Significance of the Topic

This application note addresses the critical need for reliable, comprehensive software tools in quantitative proteomics. Mass spectrometry workflows generate complex, high-dimensional data sets that demand accurate peak detection, robust alignment, and complete data matrices. Progenesis QI for proteomics integrates labeled and label-free strategies, as well as data-dependent and data-independent acquisitions, to streamline analyses in biomarker discovery, disease research, and industrial QA/QC.

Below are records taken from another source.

[src/rtl/core/mbet_front.sv]
// Front end: take pixel words, clamp the indices and form the point c.
module mbet_front #(
    parameter int MAX_WIDTH  = 4096,
    parameter int MAX_HEIGHT = 4096
) (
    input  logic                i_clk,
    input  logic                i_rst_n,
    input  logic                i_start,
    input  logic [11:0]         i_column,
    input  logic [11:0]         i_row,
    input  logic signed [31:0]  i_x_left,
    input  logic signed [31:0]  i_y_low,
    input  logic signed [31:0]  i_step_x,
    input  logic signed [31:0]  i_step_y,
    input  logic                i_full,
    output logic                o_busy,
    output logic                o_push,
    output mbet_pkg::t_point    o_point
);

    typedef enum logic [2:0] {
        F_IDLE = 3'b001,
        F_MUL  = 3'b010,
        F_PUSH = 3'b100
    } t_front_state;

    t_front_state r_state, n_state;

    logic [15:0]        r_col, r_row, n_col, n_row;
    logic signed [48:0] r_px, r_py;
    logic               accept;

    assign accept = (r_state == F_IDLE) && i_start;

    // Clamp indices to the image size
    always_comb begin
        n_col = {4'b0, i_column};
        n_row = {4'b0, i_row};
        if ({5'b0, i_column} >= 17'(MAX_WIDTH)) begin
            n_col = 16'(MAX_WIDTH - 1);
        end
        if ({5'b0, i_row} >= 17'(MAX_HEIGHT)) begin
            n_row = 16'(MAX_HEIGHT - 1);
        end
    end

    // Sequence the word through multiply and add
    always_comb begin
        n_state = r_state;
        unique case (r_state)
            F_IDLE: if (i_start) n_state = F_MUL;
            F_MUL:  n_state = F_PUSH;
            F_PUSH: if (!i_full) n_state = F_IDLE;
            default: n_state = F_IDLE;
        endcase
    end

    always_ff @(posedge i_clk) begin
        if (!i_rst_n) begin
            r_state <= F_IDLE;
        end else begin
            r_state <= n_state;
        end
    end

    // Hold indices, then register the offset products
    always_ff @(posedge i_clk) begin
        if (accept) begin
            r_col <= n_col;
            r_row <= n_row;
        end
        if (r_state == F_MUL) begin
            r_px <= $signed({1'b0, r_col}) * i_step_x;
            r_py <= $signed({1'b0, r_row}) * i_step_y;
        end
    end

    // Add the origin and saturate
    assign o_point.cr = mbet_pkg::f_sat32(mbet_pkg::t_wide'(r_px) +
                                          mbet_pkg::t_wide'(i_x_left));
    assign o_point.ci = mbet_pkg::f_sat32(mbet_pkg::t_wide'(r_py) +
                                          mbet_pkg::t_wide'(i_y_low));
    assign o_push     = (r_state == F_PUSH) && !i_full;
    assign o_busy     = (r_state != F_IDLE);

endmodule

[config.mk]
export PLATFORM = sky130hd
export DESIGN_NAME = mbet_front
export DESIGN_NICKNAME = d
export VERILOG_FILES = /design/src/rtl/core/mbet_pkg.sv /design/src/rtl/core/mbet_front.sv
export SDC_FILE = /design/constraint.sdc
export NUM_CORES = 2
export LEC_CHECK = 0
export ABC_AREA = 0
export BUFFER_PORTS_ARGS = -buffer_cell sky130_fd_sc_hd__clkbuf_2
export CAP_MARGIN = 15
export CORE_ASPECT_RATIO = 1.75
export CORE_MARGIN = 4
export CORE_UTILIZATION = 25
export DETAILED_ROUTE_END_ITERATION = 8
export PLACE_DENSITY = 0.47
export REMOVE_ABC_BUFFERS = 1
export SLEW_MARGIN = 20
export SYNTH_ARGS = -nofsm -noshare
export SYNTH_HDL_FRONTEND = slang
export SYNTH_SLANG_ARGS = --single-unit
[constraint.sdc]
create_clock -name i_clk -period 6 [get_ports i_clk]
set_input_delay 0.6 -clock i_clk [delete_from_list [all_inputs] [get_ports i_clk]]
set_output_delay 0.6 -clock i_clk [all_outputs]
set_load 0.01 [all_outputs]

Study Objectives and Overview

• Evaluate the performance of Progenesis QI for proteomics in both labeled (dimethyl and SILAC-like) and label-free quantitation workflows.
• Demonstrate compatibility with data-dependent acquisition (DDA) and data-independent acquisition (HDMSE) on a SYNAPT G2-Si platform.
• Assess reproducibility of peak detection, alignment, and quantitation across technical replicates and protein spike-in experiments.

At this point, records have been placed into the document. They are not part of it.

### src/rtl/url_percent_decoder_unit.sv
// URL percent decoder: one byte in per transaction, up to three result bytes out.
//
// Streaming percent decoder. Each input transaction carries one byte and an
// end-of-string flag; "%XY" with two hex digits becomes one decoded byte, any
// other byte passes through, and a pass-through byte equal to remap_from is
// replaced by remap_to. A plain stream runs at one byte per clock while
// out_ready_i is high. A byte that flushes held escape characters produces
// up to three results, and those leave one per cycle from the result shift
// register while out_ready_i is high; the next byte is decoded only as the
// last leaves. Bytes that only extend an escape produce no result. Each byte
// passes the input register, then the result shift register. An input
// register in front of the decode logic takes one more transaction while a result
// waits; once that register is full, in_ready_o stays low until the last waiting
// result leaves. Configuration writes are taken at once and must happen while idle.
module url_percent_decoder_unit (
  input  logic       clk_i,
  input  logic       rst_ni,
  // configuration
  input  logic       cfg_we_i,
  input  logic       cfg_addr_i,
  input  logic [7:0] cfg_wdata_i,
  // input channel
  input  logic       in_valid_i,
  output logic       in_ready_o,
  input  logic [7:0] in_byte_i,
  input  logic       is_final_i,
  // output channel
  output logic       out_valid_o,
  input  logic       out_ready_i,
  output logic [7:0] out_byte_o,
  output logic       run_last_o,
  output logic       string_end_o
);

  import updec_pkg::*;

  // Configuration registers
  logic [7:0] remap_from_q;
  logic [7:0] remap_to_q;

  always_ff @(posedge clk_i or negedge rst_ni) begin
    if (!rst_ni) begin
      remap_from_q <= 8'h00;
      remap_to_q   <= 8'h00;
    end else if (cfg_we_i) begin
      unique case (cfg_addr_i)
        RegRemapFrom: remap_from_q <= cfg_wdata_i;
        RegRemapTo:   remap_to_q   <= cfg_wdata_i;
        default:      remap_from_q <= remap_from_q;
      endcase
    end
  end

  function automatic logic [7:0] pass_byte(input logic [7:0] c, input logic [7:0] from,
                                           input logic [7:0] to);
    return (c == from) ? to : c;
  endfunction

  // Input register
  logic       item_vld_q;
  logic [7:0] item_byte_q;
  logic       item_fin_q;
  logic       item_take;
  logic       grp_free;
  logic       in_fire;

  assign in_ready_o = !item_vld_q || item_take;
  assign in_fire    = in_valid_i && in_ready_o;

  always_ff @(posedge clk_i or negedge rst_ni) begin
    if (!rst_ni) begin
      item_vld_q <= 1'b0;
    end else if (in_fire) begin
      item_vld_q <= 1'b1;
    end else if (item_take) begin
      item_vld_q <= 1'b0;
    end
  end

  always_ff @(posedge clk_i) begin
    if (in_fire) begin
      item_byte_q <= in_byte_i;
      item_fin_q  <= is_final_i;
    end
  end

  // Held escape state
  hold_e      hold_q;
  hold_e      hold_d;
  logic [7:0] held_digit_q;
  logic [7:0] held_digit_d;

  always_ff @(posedge clk_i or negedge rst_ni) begin
    if (!rst_ni) begin
      hold_q       <= HOLD_NONE;
      held_digit_q <= 8'h00;
    end else if (item_take) begin
      hold_q       <= hold_d;
      held_digit_q <= held_digit_d;
    end
  end

  // Decode: prefix of flushed held bytes, then at most one byte of its own
  logic [1:0] np;
  logic       fo;
  logic       fresh_en;
  logic [7:0] fb;
  logic [7:0] pct_p;
  logic [7:0] dig_p;
  logic       b_hex;
  logic [7:0] slot [3];
  logic [1:0] n_res;

  assign b_hex = is_hex(item_byte_q);
  assign pct_p = pass_byte(PctChar, remap_from_q, remap_to_q);
  assign dig_p = pass_byte(held_digit_q, remap_from_q, remap_to_q);

  always_comb begin
    np           = 2'd0;
    fo           = 1'b0;
    fresh_en     = 1'b0;
    fb           = pass_byte(item_byte_q, remap_from_q, remap_to_q);
    hold_d       = hold_q;
    held_digit_d = held_digit_q;
    unique case (hold_q)
      HOLD_PCT: begin
        if (b_hex && !item_fin_q) begin
          hold_d       = HOLD_DIGIT;
          held_digit_d = item_byte_q;
        end else begin
          np       = 2'd1;
          fresh_en = 1'b1;
        end
      end
      HOLD_DIGIT: begin
        if (b_hex) begin
          fo     = 1'b1;
          fb     = {hex_val(held_digit_q), hex_val(item_byte_q)};
          hold_d = HOLD_NONE;
        end else begin
          np       = 2'd2;
          fresh_en = 1'b1;
        end
      end
      default: fresh_en = 1'b1;
    endcase
    // current byte with nothing held
    if (fresh_en) begin
      if ((item_byte_q == PctChar) && !item_fin_q) begin
        hold_d = HOLD_PCT;
      end else begin
        hold_d = HOLD_NONE;
        fo     = 1'b1;
      end
    end
  end

  assign slot[0] = (np == 2'd0) ? fb : pct_p;
  assign slot[1] = (np == 2'd1) ? fb : dig_p;
  assign slot[2] = fb;
  assign n_res   = np + {1'b0, fo};

  // Result shift register: entry 0 is presented, rem_q counts what is left
  logic [7:0] grp_byte_q [3];
  logic [1:0] rem_q;
  logic       grp_fin_q;
  logic       out_fire;

  assign out_fire  = out_valid_o && out_ready_i;
  assign grp_free  = (rem_q == 2'd0) || (out_ready_i && (rem_q == 2'd1));
  assign item_take = item_vld_q && grp_free;

  always_ff @(posedge clk_i or negedge rst_ni) begin
    if (!rst_ni) begin
      rem_q <= 2'd0;
    end else if (item_take) begin
      rem_q <= n_res;
    end else if (out_fire) begin
      rem_q <= rem_q - 2'd1;
    end
  end

  always_ff @(posedge clk_i) begin
    if (item_take) begin
      grp_byte_q[0] <= slot[0];
      grp_byte_q[1] <= slot[1];
      grp_byte_q[2] <= slot[2];
      grp_fin_q     <= item_fin_q;
    end else if (out_fire) begin
      grp_byte_q[0] <= grp_byte_q[1];
      grp_byte_q[1] <= grp_byte_q[2];
    end
  end

  assign out_valid_o  = (rem_q != 2'd0);
  assign out_byte_o   = grp_byte_q[0];
  assign run_last_o   = (rem_q == 2'd1);
  assign string_end_o = run_last_o && grp_fin_q;

  // Checks
  a_end_is_last: assert property (@(posedge clk_i) disable iff (!rst_ni)
    out_valid_o && string_end_o |-> run_last_o)
    else $error("string end flagged on a result that is not the last of its transaction");

  a_final_clears_hold: assert property (@(posedge clk_i) disable iff (!rst_ni)
    item_take && item_fin_q |=> hold_q == HOLD_NONE)
    else $error("escape still held after end of string");

  a_burst_continues: assert property (@(posedge clk_i) disable iff (!rst_ni)
    out_fire && !run_last_o |=> out_valid_o && !in_ready_o || out_valid_o)
    else $error("result burst ended before its last result");

  a_no_take_while_busy: assert property (@(posedge clk_i) disable iff (!rst_ni)
    item_take |-> (rem_q == 2'd0) || (out_fire && run_last_o))
    else $error("new transaction decoded while earlier results remain");

endmodule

Methods and Instrumentation

Sample preparation covered three model systems: a cytosolic Escherichia coli digest spiked with bovine serum albumin, alcohol dehydrogenase, enolase, and glycogen phosphorylase B standards; dimethyl-labeled HL60 human B cells; and a Saccharomyces cerevisiae lysate spiked with the UPS1 standard at varying fmol levels. Chromatographic separation used nanoACQUITY UPLC with a Symmetry C18 trap and HSS T3 analytical column over a 90-minute gradient. Mass spectrometry employed both DDA and ion mobility-assisted HDMSE acquisition modes under defined collision energy settings. Data processing involved Progenesis QI for proteomics v2.0 for alignment, peak detection, and quantitation, with identification supported by ProteinLynx Global SERVER v3.0.2, Mascot v2.5, and ProteoLabels v1.0.

Instrumentation

• Mass Spectrometer: Waters SYNAPT G2-Si with ESI in positive mode (3.2 kV), cone voltage 30 V, m/z range 50–2000.
• Liquid Chromatography: nanoACQUITY UPLC; Symmetry C18 trap (180 µm x 20 mm, 5 µm); HSS T3 analytical column (75 µm x 150 mm, 1.8 µm); flow 300 nL/min; 0.1% formic acid in water and acetonitrile.
• Software: Progenesis QI for proteomics v2.0; ProteinLynx Global SERVER v3.0.2; Mascot v2.5; ProteoLabels v1.0; Spotfire v9.1.

Results and Discussion

• Peak Detection and Alignment: Six technical replicates of E. coli digest yielded an average of 28 793±458 features, with co-detection in the aggregate improving coverage to ~100%, compared to ~55% per individual run.
• Label-Free Quantitation (HDMSE): Spiking experiments with ADH internal standard enabled normalization and accurate quantitation of multiple protein spikes at expected ratios.
• Dimethyl Labeling Workflows: Co-detection of light/heavy peptide pairs showed consistent retention and ion mobility drift times. ProteoLabels facilitated precise peptide- and protein-level quantitation with tight ratio distributions across replicates.
• DDA Label-Free Quantitation: Analysis of UPS1 gamma-synuclein spiked into yeast lysate across a 200-fold range demonstrated reliable feature detection and linear peptide and protein responses down to 0.125 fmol.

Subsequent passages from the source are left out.